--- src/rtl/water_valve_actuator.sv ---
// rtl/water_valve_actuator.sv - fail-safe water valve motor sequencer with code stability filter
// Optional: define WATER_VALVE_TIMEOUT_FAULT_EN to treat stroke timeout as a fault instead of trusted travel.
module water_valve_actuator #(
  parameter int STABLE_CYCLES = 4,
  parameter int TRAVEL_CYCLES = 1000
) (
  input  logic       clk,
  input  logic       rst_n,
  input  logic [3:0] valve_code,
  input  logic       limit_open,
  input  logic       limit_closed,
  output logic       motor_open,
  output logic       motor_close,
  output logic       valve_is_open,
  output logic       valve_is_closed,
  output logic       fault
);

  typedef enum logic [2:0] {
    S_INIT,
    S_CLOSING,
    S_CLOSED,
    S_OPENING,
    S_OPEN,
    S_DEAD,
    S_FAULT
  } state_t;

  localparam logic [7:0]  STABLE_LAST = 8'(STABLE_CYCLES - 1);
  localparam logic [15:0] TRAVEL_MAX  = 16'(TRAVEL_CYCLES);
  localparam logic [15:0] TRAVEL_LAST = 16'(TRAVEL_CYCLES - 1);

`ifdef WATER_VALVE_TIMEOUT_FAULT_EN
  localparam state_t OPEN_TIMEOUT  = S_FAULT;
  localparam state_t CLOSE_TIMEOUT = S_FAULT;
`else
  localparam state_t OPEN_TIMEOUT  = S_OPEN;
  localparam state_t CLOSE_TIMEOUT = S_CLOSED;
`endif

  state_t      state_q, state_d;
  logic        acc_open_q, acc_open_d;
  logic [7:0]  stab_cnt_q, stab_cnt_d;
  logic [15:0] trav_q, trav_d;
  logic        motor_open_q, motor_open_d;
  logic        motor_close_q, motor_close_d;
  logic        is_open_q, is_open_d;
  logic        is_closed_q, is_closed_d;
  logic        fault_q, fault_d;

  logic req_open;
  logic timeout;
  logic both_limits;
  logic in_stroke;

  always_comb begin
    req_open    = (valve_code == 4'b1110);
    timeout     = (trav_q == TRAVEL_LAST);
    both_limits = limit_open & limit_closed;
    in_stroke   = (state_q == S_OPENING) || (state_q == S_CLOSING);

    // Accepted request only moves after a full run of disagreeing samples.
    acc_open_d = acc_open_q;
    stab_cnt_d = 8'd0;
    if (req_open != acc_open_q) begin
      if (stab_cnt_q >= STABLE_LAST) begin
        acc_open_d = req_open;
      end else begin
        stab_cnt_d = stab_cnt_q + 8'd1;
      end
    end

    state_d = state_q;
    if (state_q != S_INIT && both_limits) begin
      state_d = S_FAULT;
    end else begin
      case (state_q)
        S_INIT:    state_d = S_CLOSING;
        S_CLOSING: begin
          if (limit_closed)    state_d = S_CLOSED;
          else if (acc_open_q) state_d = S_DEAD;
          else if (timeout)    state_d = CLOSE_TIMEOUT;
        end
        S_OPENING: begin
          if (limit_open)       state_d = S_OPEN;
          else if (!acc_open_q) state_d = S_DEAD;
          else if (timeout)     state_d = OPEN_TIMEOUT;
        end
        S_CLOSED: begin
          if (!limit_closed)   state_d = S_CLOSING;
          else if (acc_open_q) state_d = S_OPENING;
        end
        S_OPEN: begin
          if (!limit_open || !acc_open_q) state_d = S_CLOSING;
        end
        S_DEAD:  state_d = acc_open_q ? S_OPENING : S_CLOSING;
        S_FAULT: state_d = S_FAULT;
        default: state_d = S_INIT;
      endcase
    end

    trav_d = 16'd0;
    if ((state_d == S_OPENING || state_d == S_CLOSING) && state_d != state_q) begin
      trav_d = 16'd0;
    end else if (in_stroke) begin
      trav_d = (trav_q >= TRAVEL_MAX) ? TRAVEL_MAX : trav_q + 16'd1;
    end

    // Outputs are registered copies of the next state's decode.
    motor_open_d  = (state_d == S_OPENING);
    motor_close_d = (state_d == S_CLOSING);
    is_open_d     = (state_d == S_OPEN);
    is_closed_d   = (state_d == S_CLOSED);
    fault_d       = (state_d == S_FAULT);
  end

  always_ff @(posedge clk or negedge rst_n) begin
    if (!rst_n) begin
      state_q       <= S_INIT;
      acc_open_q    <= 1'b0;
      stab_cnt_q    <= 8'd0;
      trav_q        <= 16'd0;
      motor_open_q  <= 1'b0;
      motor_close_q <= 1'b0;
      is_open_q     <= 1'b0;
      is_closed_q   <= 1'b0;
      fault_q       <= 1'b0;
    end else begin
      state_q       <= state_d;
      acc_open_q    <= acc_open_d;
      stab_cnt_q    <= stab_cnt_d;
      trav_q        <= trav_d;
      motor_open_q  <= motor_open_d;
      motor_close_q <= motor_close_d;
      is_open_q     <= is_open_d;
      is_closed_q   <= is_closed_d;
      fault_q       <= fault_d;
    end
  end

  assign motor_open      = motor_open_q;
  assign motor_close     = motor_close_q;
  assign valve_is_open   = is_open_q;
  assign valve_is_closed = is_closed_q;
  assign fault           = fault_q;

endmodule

----

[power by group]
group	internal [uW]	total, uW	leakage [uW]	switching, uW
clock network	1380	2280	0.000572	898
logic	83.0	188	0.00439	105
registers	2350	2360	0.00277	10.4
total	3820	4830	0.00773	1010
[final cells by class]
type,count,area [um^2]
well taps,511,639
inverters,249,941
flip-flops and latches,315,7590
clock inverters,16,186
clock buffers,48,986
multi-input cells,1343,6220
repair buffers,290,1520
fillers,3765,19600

----

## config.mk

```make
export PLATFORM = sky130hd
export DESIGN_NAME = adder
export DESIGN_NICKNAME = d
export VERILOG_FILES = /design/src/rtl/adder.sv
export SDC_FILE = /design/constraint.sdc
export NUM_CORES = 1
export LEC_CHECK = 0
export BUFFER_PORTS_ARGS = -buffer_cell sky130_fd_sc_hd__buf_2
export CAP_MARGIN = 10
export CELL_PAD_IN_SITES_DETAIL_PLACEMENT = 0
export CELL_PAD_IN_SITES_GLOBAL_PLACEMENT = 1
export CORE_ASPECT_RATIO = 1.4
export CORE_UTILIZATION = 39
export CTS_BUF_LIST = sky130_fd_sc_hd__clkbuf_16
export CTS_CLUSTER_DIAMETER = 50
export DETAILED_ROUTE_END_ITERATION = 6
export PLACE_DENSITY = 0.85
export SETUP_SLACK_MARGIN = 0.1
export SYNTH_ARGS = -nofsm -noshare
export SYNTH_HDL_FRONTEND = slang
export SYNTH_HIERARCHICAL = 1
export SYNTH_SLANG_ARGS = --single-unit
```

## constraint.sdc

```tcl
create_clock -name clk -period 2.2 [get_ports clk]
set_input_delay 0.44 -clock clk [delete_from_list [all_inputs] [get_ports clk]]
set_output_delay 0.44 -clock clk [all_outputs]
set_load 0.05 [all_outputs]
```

----

• [Task directions]
Using the listing, filter for "group" and return the matching lines.

• [Task output]
[power by group]
group	internal [uW]	total, uW	leakage [uW]	switching, uW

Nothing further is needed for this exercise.